From test performance metrics and confusion matrix, one can see that precision is affected by unseen, imbalanced data. Model seems to find 2363 serious crimes predicted correctly over 9822 non-serious crimes. Test precision is lower than validation precision by ~0.02. Model incorrectly classifies 53 negative samples as positive.
# test error
y_pred_test = logreg.predict(X_test)
print(f"test error: {1-accuracy_score(y_test, y_pred_test)}")
test error: 0.004330773002124477
# performance metrics
conf_mat_test = confusion_matrix(y_test, y_pred_test)
tn, fp, fn, tp = conf_mat_test.ravel()
precision = tp / (tp + fp)
recall = tp / (tp + fn)
f1 = 2 * ((precision * recall) / (precision + recall))
accuracy = accuracy_score(y_val, y_pred_val)

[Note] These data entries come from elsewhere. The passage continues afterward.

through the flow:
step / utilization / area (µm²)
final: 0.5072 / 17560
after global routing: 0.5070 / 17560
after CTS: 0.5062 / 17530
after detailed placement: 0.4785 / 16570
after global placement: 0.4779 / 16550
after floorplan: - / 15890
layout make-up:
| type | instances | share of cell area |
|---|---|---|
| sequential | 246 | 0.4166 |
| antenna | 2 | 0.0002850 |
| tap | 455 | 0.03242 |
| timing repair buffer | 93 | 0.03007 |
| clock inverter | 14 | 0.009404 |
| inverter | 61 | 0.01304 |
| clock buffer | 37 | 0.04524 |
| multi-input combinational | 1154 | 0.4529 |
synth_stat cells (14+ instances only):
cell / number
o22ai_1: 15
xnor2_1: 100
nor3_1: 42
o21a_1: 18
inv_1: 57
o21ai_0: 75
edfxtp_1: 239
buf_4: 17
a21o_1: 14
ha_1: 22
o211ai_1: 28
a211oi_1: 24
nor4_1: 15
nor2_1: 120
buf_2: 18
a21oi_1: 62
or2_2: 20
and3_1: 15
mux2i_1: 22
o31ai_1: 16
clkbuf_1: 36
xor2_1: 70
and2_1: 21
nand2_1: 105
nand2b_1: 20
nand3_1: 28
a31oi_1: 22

print(f"precision:{precision}")
print(f"recall:{recall}")
print(f"f1:{f1}")
print(f"accuracy: {accuracy}")
precision:0.9780629139072847
recall:1.0
f1:0.9889098137685708
accuracy: 0.9966262651505685
# Visualize the confusion matrix
ax = plt.subplot()
sns.heatmap(conf_mat_test, annot=True, fmt="g", ax=ax)
ax.set_xlabel("Predicted", fontsize=15)
ax.set_ylabel("True", fontsize=15)
ax.set_title("Confusion Matrix", fontsize=15)

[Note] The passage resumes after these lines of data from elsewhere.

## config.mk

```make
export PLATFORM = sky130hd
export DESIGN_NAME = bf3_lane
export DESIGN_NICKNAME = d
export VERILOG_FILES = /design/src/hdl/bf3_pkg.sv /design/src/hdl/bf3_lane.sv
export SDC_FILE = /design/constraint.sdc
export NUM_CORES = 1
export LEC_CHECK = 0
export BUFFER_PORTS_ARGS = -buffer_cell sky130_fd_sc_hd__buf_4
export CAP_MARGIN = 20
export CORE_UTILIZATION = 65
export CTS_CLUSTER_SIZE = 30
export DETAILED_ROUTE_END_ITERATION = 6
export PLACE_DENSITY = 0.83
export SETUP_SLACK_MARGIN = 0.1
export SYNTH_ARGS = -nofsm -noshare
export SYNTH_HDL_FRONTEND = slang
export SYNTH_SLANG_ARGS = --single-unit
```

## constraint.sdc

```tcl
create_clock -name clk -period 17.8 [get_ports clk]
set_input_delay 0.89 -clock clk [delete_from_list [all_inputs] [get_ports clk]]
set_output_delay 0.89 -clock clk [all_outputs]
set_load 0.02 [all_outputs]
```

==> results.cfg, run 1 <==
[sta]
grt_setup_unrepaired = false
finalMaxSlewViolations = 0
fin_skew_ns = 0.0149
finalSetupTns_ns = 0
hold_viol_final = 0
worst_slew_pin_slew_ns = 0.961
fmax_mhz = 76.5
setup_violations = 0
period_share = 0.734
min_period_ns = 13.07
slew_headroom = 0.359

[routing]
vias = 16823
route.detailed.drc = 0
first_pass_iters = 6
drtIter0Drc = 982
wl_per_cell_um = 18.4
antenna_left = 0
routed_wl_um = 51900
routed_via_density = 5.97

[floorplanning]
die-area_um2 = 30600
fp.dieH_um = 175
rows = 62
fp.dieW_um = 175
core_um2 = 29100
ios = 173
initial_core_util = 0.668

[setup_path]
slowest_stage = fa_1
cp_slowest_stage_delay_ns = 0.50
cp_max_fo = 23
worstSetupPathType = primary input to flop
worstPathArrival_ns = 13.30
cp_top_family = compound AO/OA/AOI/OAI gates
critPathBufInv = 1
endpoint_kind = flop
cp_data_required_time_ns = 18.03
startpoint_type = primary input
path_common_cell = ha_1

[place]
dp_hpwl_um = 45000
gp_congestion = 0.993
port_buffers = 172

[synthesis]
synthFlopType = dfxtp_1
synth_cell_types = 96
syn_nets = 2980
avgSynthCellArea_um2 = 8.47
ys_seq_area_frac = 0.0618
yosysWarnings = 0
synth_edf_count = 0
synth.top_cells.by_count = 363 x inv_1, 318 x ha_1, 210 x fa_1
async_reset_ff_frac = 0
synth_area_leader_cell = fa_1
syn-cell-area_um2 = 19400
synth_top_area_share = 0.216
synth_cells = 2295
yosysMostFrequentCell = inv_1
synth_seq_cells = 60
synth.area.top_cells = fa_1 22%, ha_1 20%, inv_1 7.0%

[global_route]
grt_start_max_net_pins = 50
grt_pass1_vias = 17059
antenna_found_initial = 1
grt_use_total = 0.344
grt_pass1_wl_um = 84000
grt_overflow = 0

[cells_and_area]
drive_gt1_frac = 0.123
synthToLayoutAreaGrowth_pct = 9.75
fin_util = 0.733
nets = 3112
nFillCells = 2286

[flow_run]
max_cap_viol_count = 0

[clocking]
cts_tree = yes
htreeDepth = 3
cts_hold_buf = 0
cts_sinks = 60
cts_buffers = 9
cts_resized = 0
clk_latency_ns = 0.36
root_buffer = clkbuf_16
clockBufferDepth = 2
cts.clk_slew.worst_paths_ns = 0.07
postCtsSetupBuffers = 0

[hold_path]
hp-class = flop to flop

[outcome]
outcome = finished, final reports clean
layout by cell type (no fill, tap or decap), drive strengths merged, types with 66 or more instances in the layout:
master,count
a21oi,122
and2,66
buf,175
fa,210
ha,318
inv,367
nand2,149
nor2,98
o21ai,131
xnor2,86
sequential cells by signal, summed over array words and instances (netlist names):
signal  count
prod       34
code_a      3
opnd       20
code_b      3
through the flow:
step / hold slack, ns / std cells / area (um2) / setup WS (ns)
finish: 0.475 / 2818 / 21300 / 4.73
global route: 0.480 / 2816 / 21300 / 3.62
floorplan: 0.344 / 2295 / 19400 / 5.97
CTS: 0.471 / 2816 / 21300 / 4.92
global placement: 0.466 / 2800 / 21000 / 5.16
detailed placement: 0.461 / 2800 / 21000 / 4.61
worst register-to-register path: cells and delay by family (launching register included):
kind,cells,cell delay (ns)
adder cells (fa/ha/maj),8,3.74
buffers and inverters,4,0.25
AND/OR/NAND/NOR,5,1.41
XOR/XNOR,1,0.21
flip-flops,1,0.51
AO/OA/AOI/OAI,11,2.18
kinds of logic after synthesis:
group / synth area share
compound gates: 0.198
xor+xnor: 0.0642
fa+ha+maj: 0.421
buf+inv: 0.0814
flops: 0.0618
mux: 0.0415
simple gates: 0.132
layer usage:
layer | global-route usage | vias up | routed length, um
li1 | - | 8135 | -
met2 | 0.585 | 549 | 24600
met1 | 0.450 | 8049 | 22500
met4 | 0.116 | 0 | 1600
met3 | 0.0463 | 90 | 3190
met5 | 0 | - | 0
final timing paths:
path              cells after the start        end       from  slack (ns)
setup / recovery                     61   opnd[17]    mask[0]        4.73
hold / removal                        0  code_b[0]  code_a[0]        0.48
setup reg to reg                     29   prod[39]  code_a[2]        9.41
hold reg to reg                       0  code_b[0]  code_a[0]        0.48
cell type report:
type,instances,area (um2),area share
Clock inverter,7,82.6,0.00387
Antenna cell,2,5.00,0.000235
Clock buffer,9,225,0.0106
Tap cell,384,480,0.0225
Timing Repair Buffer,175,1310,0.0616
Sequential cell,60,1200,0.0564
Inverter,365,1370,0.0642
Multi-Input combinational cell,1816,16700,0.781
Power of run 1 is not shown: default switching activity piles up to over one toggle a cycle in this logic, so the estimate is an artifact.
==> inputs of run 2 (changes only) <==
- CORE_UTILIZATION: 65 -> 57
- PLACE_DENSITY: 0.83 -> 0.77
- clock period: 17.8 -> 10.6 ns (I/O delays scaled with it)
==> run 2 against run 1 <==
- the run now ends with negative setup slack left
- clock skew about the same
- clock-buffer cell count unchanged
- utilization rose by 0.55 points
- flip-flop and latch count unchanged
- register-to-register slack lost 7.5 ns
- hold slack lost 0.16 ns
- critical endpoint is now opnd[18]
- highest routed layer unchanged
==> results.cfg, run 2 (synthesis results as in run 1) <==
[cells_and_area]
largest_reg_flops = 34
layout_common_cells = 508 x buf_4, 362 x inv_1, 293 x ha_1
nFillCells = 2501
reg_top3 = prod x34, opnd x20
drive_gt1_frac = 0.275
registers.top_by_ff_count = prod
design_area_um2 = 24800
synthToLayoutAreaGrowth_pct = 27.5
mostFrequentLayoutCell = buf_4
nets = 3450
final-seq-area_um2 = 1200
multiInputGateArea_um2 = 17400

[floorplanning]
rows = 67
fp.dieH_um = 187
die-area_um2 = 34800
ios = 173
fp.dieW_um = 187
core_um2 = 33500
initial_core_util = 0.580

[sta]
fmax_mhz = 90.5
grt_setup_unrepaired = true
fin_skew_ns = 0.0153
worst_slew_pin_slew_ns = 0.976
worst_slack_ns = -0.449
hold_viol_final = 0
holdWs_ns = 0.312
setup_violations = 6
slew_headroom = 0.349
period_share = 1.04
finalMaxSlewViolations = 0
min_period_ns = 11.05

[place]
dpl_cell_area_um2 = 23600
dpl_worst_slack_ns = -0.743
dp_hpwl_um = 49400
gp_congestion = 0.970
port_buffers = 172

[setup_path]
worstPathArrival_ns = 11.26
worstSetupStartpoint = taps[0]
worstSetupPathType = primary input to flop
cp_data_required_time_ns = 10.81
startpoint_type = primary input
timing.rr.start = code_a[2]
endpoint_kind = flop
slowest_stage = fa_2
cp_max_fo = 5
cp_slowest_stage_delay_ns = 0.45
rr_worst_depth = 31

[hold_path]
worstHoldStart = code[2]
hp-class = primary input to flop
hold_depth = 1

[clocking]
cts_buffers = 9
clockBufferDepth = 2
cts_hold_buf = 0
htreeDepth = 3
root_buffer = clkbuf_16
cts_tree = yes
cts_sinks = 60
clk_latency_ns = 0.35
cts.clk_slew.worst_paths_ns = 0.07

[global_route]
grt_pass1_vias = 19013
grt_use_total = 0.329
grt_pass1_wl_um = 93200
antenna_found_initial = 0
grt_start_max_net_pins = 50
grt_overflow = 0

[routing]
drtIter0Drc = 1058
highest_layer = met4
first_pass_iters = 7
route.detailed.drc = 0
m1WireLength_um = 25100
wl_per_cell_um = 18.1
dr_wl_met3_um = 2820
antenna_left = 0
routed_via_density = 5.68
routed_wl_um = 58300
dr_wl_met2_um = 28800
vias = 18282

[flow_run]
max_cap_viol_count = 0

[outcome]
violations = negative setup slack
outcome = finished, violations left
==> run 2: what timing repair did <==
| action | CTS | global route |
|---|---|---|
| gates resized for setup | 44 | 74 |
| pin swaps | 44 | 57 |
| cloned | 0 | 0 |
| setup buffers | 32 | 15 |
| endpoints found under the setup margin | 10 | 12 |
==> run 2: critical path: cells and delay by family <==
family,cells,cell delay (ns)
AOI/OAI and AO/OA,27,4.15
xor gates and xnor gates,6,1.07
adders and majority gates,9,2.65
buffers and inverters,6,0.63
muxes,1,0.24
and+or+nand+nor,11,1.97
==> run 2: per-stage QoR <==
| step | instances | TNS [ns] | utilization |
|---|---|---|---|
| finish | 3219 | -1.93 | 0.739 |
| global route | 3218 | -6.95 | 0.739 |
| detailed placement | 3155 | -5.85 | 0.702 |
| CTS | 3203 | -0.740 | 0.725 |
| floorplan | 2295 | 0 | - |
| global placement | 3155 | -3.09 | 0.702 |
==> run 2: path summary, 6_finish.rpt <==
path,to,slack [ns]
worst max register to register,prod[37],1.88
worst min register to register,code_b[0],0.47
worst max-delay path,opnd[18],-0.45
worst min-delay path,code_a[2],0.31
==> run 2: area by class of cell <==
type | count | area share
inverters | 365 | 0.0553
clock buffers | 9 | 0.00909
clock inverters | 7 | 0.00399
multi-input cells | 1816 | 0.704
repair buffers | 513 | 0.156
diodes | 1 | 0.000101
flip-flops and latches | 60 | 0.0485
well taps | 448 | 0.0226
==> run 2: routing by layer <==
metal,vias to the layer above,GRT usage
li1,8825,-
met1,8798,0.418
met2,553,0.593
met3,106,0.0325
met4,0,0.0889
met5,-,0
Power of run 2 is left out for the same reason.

ax.xaxis.set_ticklabels(["non-serious","serious"], fontsize=15)
ax.yaxis.set_ticklabels(["non-serious","serious"], fontsize=15)

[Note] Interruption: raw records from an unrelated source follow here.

$ cat src/hdl/bf3_pkg.sv
package bf3_pkg;

  // Frame geometry.
  localparam int MAX_DIM = 1024;
  localparam int DIM_W   = 11;
  localparam int COL_W   = $clog2(MAX_DIM);

  // Pixel and arithmetic widths.
  localparam int CH_W    = 16;
  localparam int PIX_W   = 3 * CH_W;
  localparam int TAPS    = 9;
  localparam int SUM_W   = CH_W + 4;
  localparam int MULT_W  = SUM_W + 1;
  localparam int PROD_W  = SUM_W + MULT_W;

  // Reciprocal constants for exact truncated division of a SUM_W-bit value.
  localparam logic [MULT_W-1:0] DIV3_MULT  = MULT_W'(1398102);
  localparam int                DIV3_SHIFT = 22;
  localparam logic [MULT_W-1:0] DIV9_MULT  = MULT_W'(1864136);
  localparam int                DIV9_SHIFT = 24;

  // Result queue geometry.
  localparam int Q_DEPTH = 8;
  localparam int Q_PTR_W = $clog2(Q_DEPTH);
  localparam int Q_CNT_W = Q_PTR_W + 1;

  // Divisor codes: the number of neighborhood pixels inside the frame.
  typedef logic [2:0] div_code_t;
  localparam div_code_t DIV_1 = 3'd0;
  localparam div_code_t DIV_2 = 3'd1;
  localparam div_code_t DIV_3 = 3'd2;
  localparam div_code_t DIV_4 = 3'd3;
  localparam div_code_t DIV_6 = 3'd4;
  localparam div_code_t DIV_9 = 3'd5;

  // Input item.
  typedef struct packed {
    logic            op;
    logic [CH_W-1:0] in_red;
    logic [CH_W-1:0] in_green;
    logic [CH_W-1:0] in_blue;
  } pix_t;

  // Result item.
  typedef struct packed {
    logic [CH_W-1:0] out_red;
    logic [CH_W-1:0] out_green;
    logic [CH_W-1:0] out_blue;
    logic            frame_end;
  } res_t;

  // Control that travels alongside the datapath for one result.
  typedef struct packed {
    logic            valid;
    logic            frame_end;
    logic [TAPS-1:0] mask;
    div_code_t       code;
  } ctl_t;

  // Window taps, indexed row * 3 + column; row 0 is the oldest row.
  typedef logic [TAPS-1:0][PIX_W-1:0] window_t;
  typedef logic [TAPS-1:0][CH_W-1:0]  lane_taps_t;

  // Divisor code from the number of valid neighbor rows and columns.
  function automatic div_code_t div_code(input logic row_lo, input logic row_hi,
                                         input logic col_lo, input logic col_hi);
    logic [1:0] nr;
    logic [1:0] nc;
    div_code_t  code;
    nr = 2'(row_lo) + 2'(row_hi);
    nc = 2'(col_lo) + 2'(col_hi);
    unique case ({nr, nc})
      4'b0000:          code = DIV_1;
      4'b0001, 4'b0100: code = DIV_2;
      4'b0010, 4'b1000: code = DIV_3;
      4'b0101:          code = DIV_4;
      4'b0110, 4'b1001: code = DIV_6;
      4'b1010:          code = DIV_9;
      default:          code = DIV_1;
    endcase
    return code;
  endfunction

endpackage

$ cat src/hdl/bf3_out_queue.sv
module bf3_out_queue (
  input  logic                     clk,
  input  logic                     rst,
  input  logic                     reserve,
  input  logic                     push,
  input  logic [bf3_pkg::CH_W-1:0] red,
  input  logic [bf3_pkg::CH_W-1:0] green,
  input  logic [bf3_pkg::CH_W-1:0] blue,
  input  logic                     frame_end,
  output logic                     res_valid,
  input  logic                     res_stall,
  output bf3_pkg::res_t            res,
  output logic                     full
);
  import bf3_pkg::*;

  res_t               entries [Q_DEPTH];
  logic [Q_PTR_W-1:0] wr_ptr;
  logic [Q_PTR_W-1:0] rd_ptr;
  logic [Q_CNT_W-1:0] count;
  logic [Q_CNT_W-1:0] occ;
  logic               pop;
  res_t               merged;

  // Merge the lane results into one result item.
  always_comb begin
    merged.out_red   = red;
    merged.out_green = green;
    merged.out_blue  = blue;
    merged.frame_end = frame_end;
  end

  assign pop       = res_valid && !res_stall;
  assign res_valid = (count != '0);
  assign res       = entries[rd_ptr];
  // Slots are reserved when an item that yields a result is accepted, so
  // the pipeline never has to wait for the receiver.
  assign full      = (occ == Q_CNT_W'(Q_DEPTH));

  always_ff @(posedge clk) begin
    if (push) begin
      entries[wr_ptr] <= merged;
    end
  end

  // Pointers, stored count and reserved count.
  always_ff @(posedge clk) begin
    if (rst) begin
      wr_ptr <= '0;
      rd_ptr <= '0;
      count  <= '0;
      occ    <= '0;
    end else begin
      if (push) begin
        wr_ptr <= wr_ptr + 1'b1;
      end
      if (pop) begin
        rd_ptr <= rd_ptr + 1'b1;
      end
      count <= count + Q_CNT_W'(push) - Q_CNT_W'(pop);
      occ   <= occ + Q_CNT_W'(reserve) - Q_CNT_W'(pop);
    end
  end

endmodule
$ cat config.mk
export PLATFORM = sky130hd
export DESIGN_NAME = bf3_out_queue
export DESIGN_NICKNAME = d
export VERILOG_FILES = /design/src/hdl/bf3_pkg.sv /design/src/hdl/bf3_out_queue.sv
export SDC_FILE = /design/constraint.sdc
export NUM_CORES = 1
export LEC_CHECK = 0
export ABC_CLOCK_PERIOD_IN_PS = 5300
export BUFFER_PORTS_ARGS = -buffer_cell sky130_fd_sc_hd__buf_2
export CAP_MARGIN = 25
export CORE_UTILIZATION = 27
export DETAILED_ROUTE_END_ITERATION = 7
export GPL_TIMING_DRIVEN = 0
export PLACE_DENSITY_LB_ADDON = 0.2
export SLEW_MARGIN = 20
export SYNTH_ARGS = -nofsm -noshare
export SYNTH_HDL_FRONTEND = slang
export SYNTH_SLANG_ARGS = --single-unit
$ cat constraint.sdc
create_clock -name clk -period 5.3 [get_ports clk]
set_input_delay 0.265 -clock clk [delete_from_list [all_inputs] [get_ports clk]]
set_output_delay 0.265 -clock clk [all_outputs]
set_load 0.05 [all_outputs]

[Text(0, 0.5, 'non-serious'), Text(0, 1.5, 'serious')]
As summary the result were good. In spite of having imbalanced dataset selected model could find hypothesis which predicts serious crimes by area and hour on very accurately. No bias against negative labels. Falsely predicting negative samples as positive is not game changer especially because model does not predict positives falsely as negative.
Training and validation errors were in sync regarding logistic regression. This lead to conclusion that model is not overfitting and gives good predictions for this problem formulation using this type of dataset. Superficially look like problem is solved satisfactorily.
Problem is not solved yet. Most of the uncertainty is due missing crime type. Problem should be formuated maybe to predict area of the crime event. Also model is not capable to take dates into calculation yet. Random sampling is troublesome too, because crime as event is partly temporally dependendant. For example victims might avoid outside world, shops close, perpetrators get jailed. it is not totally random.
Further trials and experiments on this subject will address those issues maybe through data aggregation and by adding hyperparameter to determine y.